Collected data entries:
_ _ _
## config.mk

```make
export PLATFORM = sky130hd
export DESIGN_NAME = rlwe_vec_lsu
export DESIGN_NICKNAME = d
export VERILOG_FILES = /design/src/rtl/rlwe_vlsu_pkg.sv /design/src/rtl/rlwe_vlsu_agu.sv /design/src/rtl/rlwe_vec_lsu.sv
export SDC_FILE = /design/constraint.sdc
export NUM_CORES = 2
export LEC_CHECK = 0
export ABC_AREA = 1
export BUFFER_PORTS_ARGS = -buffer_cell sky130_fd_sc_hd__buf_4
export CAP_MARGIN = 20
export CORE_AREA = 2 2 545 547
export DETAILED_ROUTE_END_ITERATION = 7
export DIE_AREA = 0 0 547 549
export REMOVE_ABC_BUFFERS = 1
export SYNTH_ARGS = -nofsm -noshare
export SYNTH_HDL_FRONTEND = slang
export SYNTH_SLANG_ARGS = --single-unit
```

## constraint.sdc

```tcl
create_clock -name clk -period 17.4 [get_ports clk]
set_input_delay 1.74 -clock clk [delete_from_list [all_inputs] [get_ports clk]]
set_output_delay 1.74 -clock clk [all_outputs]
set_load 0.02 [all_outputs]
```
[src/flat_wrapper.sv]
// flat-port wrapper written by rule: the top's interface ports become plain ports
module cache_bank_ctrl_flat import cache_bank_ctrl_pkg::*;
  (clk, rst_n, bank_index_o, bank_wr_en_o, bank_wr_data_o, bank_rd_data_i, req_ld_valid_i, req_ld_index_i, req_ld_bank_i, req_ld_ready_o, req_ld_rsp_valid_o, req_ld_rsp_data_o, req_st_valid_i, req_st_index_i, req_st_bank_i, req_st_strb_i, req_st_data_i, req_st_ready_o, req_rf_start_i, req_rf_index_i, req_rf_valid_i, req_rf_data_i, req_rf_ready_o, req_rf_busy_o, req_rf_done_o);
  cache_bank_ctrl_if req_i ();
  input  logic clk;
  input  logic rst_n;
  output index_t bank_index_o;
  output wr_en_t bank_wr_en_o;
  output word_t bank_wr_data_o;
  input  logic [BANK_NUM*DATA_WIDTH-1:0] bank_rd_data_i;
  input wire logic [$bits(req_i.ld_valid_i)-1:0] req_ld_valid_i;
  input wire logic [$bits(req_i.ld_index_i)-1:0] req_ld_index_i;
  input wire logic [$bits(req_i.ld_bank_i)-1:0] req_ld_bank_i;
  output wire logic [$bits(req_i.ld_ready_o)-1:0] req_ld_ready_o;
  output wire logic [$bits(req_i.ld_rsp_valid_o)-1:0] req_ld_rsp_valid_o;
  output wire logic [$bits(req_i.ld_rsp_data_o)-1:0] req_ld_rsp_data_o;
  input wire logic [$bits(req_i.st_valid_i)-1:0] req_st_valid_i;
  input wire logic [$bits(req_i.st_index_i)-1:0] req_st_index_i;
  input wire logic [$bits(req_i.st_bank_i)-1:0] req_st_bank_i;
  input wire logic [$bits(req_i.st_strb_i)-1:0] req_st_strb_i;
  input wire logic [$bits(req_i.st_data_i)-1:0] req_st_data_i;
  output wire logic [$bits(req_i.st_ready_o)-1:0] req_st_ready_o;
  input wire logic [$bits(req_i.rf_start_i)-1:0] req_rf_start_i;
  input wire logic [$bits(req_i.rf_index_i)-1:0] req_rf_index_i;
  input wire logic [$bits(req_i.rf_valid_i)-1:0] req_rf_valid_i;
  input wire logic [$bits(req_i.rf_data_i)-1:0] req_rf_data_i;
  output wire logic [$bits(req_i.rf_ready_o)-1:0] req_rf_ready_o;
  output wire logic [$bits(req_i.rf_busy_o)-1:0] req_rf_busy_o;
  output wire logic [$bits(req_i.rf_done_o)-1:0] req_rf_done_o;
  assign req_i.ld_valid_i = req_ld_valid_i;
  assign req_i.ld_index_i = req_ld_index_i;
  assign req_i.ld_bank_i = req_ld_bank_i;
  assign req_ld_ready_o = req_i.ld_ready_o;
  assign req_ld_rsp_valid_o = req_i.ld_rsp_valid_o;
  assign req_ld_rsp_data_o = req_i.ld_rsp_data_o;
  assign req_i.st_valid_i = req_st_valid_i;
  assign req_i.st_index_i = req_st_index_i;
  assign req_i.st_bank_i = req_st_bank_i;
  assign req_i.st_strb_i = req_st_strb_i;
  assign req_i.st_data_i = req_st_data_i;
  assign req_st_ready_o = req_i.st_ready_o;
  assign req_i.rf_start_i = req_rf_start_i;
  assign req_i.rf_index_i = req_rf_index_i;
  assign req_i.rf_valid_i = req_rf_valid_i;
  assign req_i.rf_data_i = req_rf_data_i;
  assign req_rf_ready_o = req_i.rf_ready_o;
  assign req_rf_busy_o = req_i.rf_busy_o;
  assign req_rf_done_o = req_i.rf_done_o;
  cache_bank_ctrl u_core (.clk(clk), .rst_n(rst_n), .req(req_i), .bank_index_o(bank_index_o), .bank_wr_en_o(bank_wr_en_o), .bank_wr_data_o(bank_wr_data_o), .bank_rd_data_i(bank_rd_data_i));
endmodule
[config.mk]
export PLATFORM = sky130hd
export DESIGN_NAME = cache_bank_ctrl_flat
export DESIGN_NICKNAME = d
export VERILOG_FILES = /design/src/rtl/cache_bank_ctrl_pkg.sv /design/src/rtl/cache_bank_ctrl_if.sv /design/src/rtl/cache_bank_ctrl_bank_rd_mux.sv /design/src/rtl/cache_bank_ctrl.sv /design/src/flat_wrapper.sv
export SDC_FILE = /design/constraint.sdc
export NUM_CORES = 1
export LEC_CHECK = 0
export ABC_AREA = 0
export BUFFER_PORTS_ARGS = -buffer_cell sky130_fd_sc_hd__buf_4
export CAP_MARGIN = 20
export CORE_AREA = 2 2 127 129
export CTS_CLUSTER_DIAMETER = 40
export CTS_CLUSTER_SIZE = 30
export DETAILED_ROUTE_END_ITERATION = 16
export DIE_AREA = 0 0 129 131
export GPL_TIMING_DRIVEN = 0
export PLACE_DENSITY = 0.66
export SETUP_SLACK_MARGIN = 0.4
export SYNTH_ARGS = -nofsm -noshare
export SYNTH_HDL_FRONTEND = slang
export SYNTH_SLANG_ARGS = --single-unit
[constraint.sdc]
create_clock -name clk -period 2.5 [get_ports clk]
set_input_delay 0.125 -clock clk [delete_from_list [all_inputs] [get_ports clk]]
set_output_delay 0.125 -clock clk [all_outputs]
set_load 0.02 [all_outputs]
_ _ _
Precisely as given, transcribe all of the entries above.

## config.mk

```make
export PLATFORM = sky130hd
export DESIGN_NAME = rlwe_vec_lsu
export DESIGN_NICKNAME = d
export VERILOG_FILES = /design/src/rtl/rlwe_vlsu_pkg.sv /design/src/rtl/rlwe_vlsu_agu.sv /design/src/rtl/rlwe_vec_lsu.sv
export SDC_FILE = /design/constraint.sdc
export NUM_CORES = 2
export LEC_CHECK = 0
export ABC_AREA = 1
export BUFFER_PORTS_ARGS = -buffer_cell sky130_fd_sc_hd__buf_4
export CAP_MARGIN = 20
export CORE_AREA = 2 2 545 547
export DETAILED_ROUTE_END_ITERATION = 7
export DIE_AREA = 0 0 547 549
export REMOVE_ABC_BUFFERS = 1
export SYNTH_ARGS = -nofsm -noshare
export SYNTH_HDL_FRONTEND = slang
export SYNTH_SLANG_ARGS = --single-unit
```

## constraint.sdc

```tcl
create_clock -name clk -period 17.4 [get_ports clk]
set_input_delay 1.74 -clock clk [delete_from_list [all_inputs] [get_ports clk]]
set_output_delay 1.74 -clock clk [all_outputs]
set_load 0.02 [all_outputs]
```
[src/flat_wrapper.sv]
// flat-port wrapper written by rule: the top's interface ports become plain ports
module cache_bank_ctrl_flat import cache_bank_ctrl_pkg::*;
  (clk, rst_n, bank_index_o, bank_wr_en_o, bank_wr_data_o, bank_rd_data_i, req_ld_valid_i, req_ld_index_i, req_ld_bank_i, req_ld_ready_o, req_ld_rsp_valid_o, req_ld_rsp_data_o, req_st_valid_i, req_st_index_i, req_st_bank_i, req_st_strb_i, req_st_data_i, req_st_ready_o, req_rf_start_i, req_rf_index_i, req_rf_valid_i, req_rf_data_i, req_rf_ready_o, req_rf_busy_o, req_rf_done_o);
  cache_bank_ctrl_if req_i ();
  input  logic clk;
  input  logic rst_n;
  output index_t bank_index_o;
  output wr_en_t bank_wr_en_o;
  output word_t bank_wr_data_o;
  input  logic [BANK_NUM*DATA_WIDTH-1:0] bank_rd_data_i;
  input wire logic [$bits(req_i.ld_valid_i)-1:0] req_ld_valid_i;
  input wire logic [$bits(req_i.ld_index_i)-1:0] req_ld_index_i;
  input wire logic [$bits(req_i.ld_bank_i)-1:0] req_ld_bank_i;
  output wire logic [$bits(req_i.ld_ready_o)-1:0] req_ld_ready_o;
  output wire logic [$bits(req_i.ld_rsp_valid_o)-1:0] req_ld_rsp_valid_o;
  output wire logic [$bits(req_i.ld_rsp_data_o)-1:0] req_ld_rsp_data_o;
  input wire logic [$bits(req_i.st_valid_i)-1:0] req_st_valid_i;
  input wire logic [$bits(req_i.st_index_i)-1:0] req_st_index_i;
  input wire logic [$bits(req_i.st_bank_i)-1:0] req_st_bank_i;
  input wire logic [$bits(req_i.st_strb_i)-1:0] req_st_strb_i;
  input wire logic [$bits(req_i.st_data_i)-1:0] req_st_data_i;
  output wire logic [$bits(req_i.st_ready_o)-1:0] req_st_ready_o;
  input wire logic [$bits(req_i.rf_start_i)-1:0] req_rf_start_i;
  input wire logic [$bits(req_i.rf_index_i)-1:0] req_rf_index_i;
  input wire logic [$bits(req_i.rf_valid_i)-1:0] req_rf_valid_i;
  input wire logic [$bits(req_i.rf_data_i)-1:0] req_rf_data_i;
  output wire logic [$bits(req_i.rf_ready_o)-1:0] req_rf_ready_o;
  output wire logic [$bits(req_i.rf_busy_o)-1:0] req_rf_busy_o;
  output wire logic [$bits(req_i.rf_done_o)-1:0] req_rf_done_o;
  assign req_i.ld_valid_i = req_ld_valid_i;
  assign req_i.ld_index_i = req_ld_index_i;
  assign req_i.ld_bank_i = req_ld_bank_i;
  assign req_ld_ready_o = req_i.ld_ready_o;
  assign req_ld_rsp_valid_o = req_i.ld_rsp_valid_o;
  assign req_ld_rsp_data_o = req_i.ld_rsp_data_o;
  assign req_i.st_valid_i = req_st_valid_i;
  assign req_i.st_index_i = req_st_index_i;
  assign req_i.st_bank_i = req_st_bank_i;
  assign req_i.st_strb_i = req_st_strb_i;
  assign req_i.st_data_i = req_st_data_i;
  assign req_st_ready_o = req_i.st_ready_o;
  assign req_i.rf_start_i = req_rf_start_i;
  assign req_i.rf_index_i = req_rf_index_i;
  assign req_i.rf_valid_i = req_rf_valid_i;
  assign req_i.rf_data_i = req_rf_data_i;
  assign req_rf_ready_o = req_i.rf_ready_o;
  assign req_rf_busy_o = req_i.rf_busy_o;
  assign req_rf_done_o = req_i.rf_done_o;
  cache_bank_ctrl u_core (.clk(clk), .rst_n(rst_n), .req(req_i), .bank_index_o(bank_index_o), .bank_wr_en_o(bank_wr_en_o), .bank_wr_data_o(bank_wr_data_o), .bank_rd_data_i(bank_rd_data_i));
endmodule
[config.mk]
export PLATFORM = sky130hd
export DESIGN_NAME = cache_bank_ctrl_flat
export DESIGN_NICKNAME = d
export VERILOG_FILES = /design/src/rtl/cache_bank_ctrl_pkg.sv /design/src/rtl/cache_bank_ctrl_if.sv /design/src/rtl/cache_bank_ctrl_bank_rd_mux.sv /design/src/rtl/cache_bank_ctrl.sv /design/src/flat_wrapper.sv
export SDC_FILE = /design/constraint.sdc
export NUM_CORES = 1
export LEC_CHECK = 0
export ABC_AREA = 0
export BUFFER_PORTS_ARGS = -buffer_cell sky130_fd_sc_hd__buf_4
export CAP_MARGIN = 20
export CORE_AREA = 2 2 127 129
export CTS_CLUSTER_DIAMETER = 40
export CTS_CLUSTER_SIZE = 30
export DETAILED_ROUTE_END_ITERATION = 16
export DIE_AREA = 0 0 129 131
export GPL_TIMING_DRIVEN = 0
export PLACE_DENSITY = 0.66
export SETUP_SLACK_MARGIN = 0.4
export SYNTH_ARGS = -nofsm -noshare
export SYNTH_HDL_FRONTEND = slang
export SYNTH_SLANG_ARGS = --single-unit
[constraint.sdc]
create_clock -name clk -period 2.5 [get_ports clk]
set_input_delay 0.125 -clock clk [delete_from_list [all_inputs] [get_ports clk]]
set_output_delay 0.125 -clock clk [all_outputs]
set_load 0.02 [all_outputs]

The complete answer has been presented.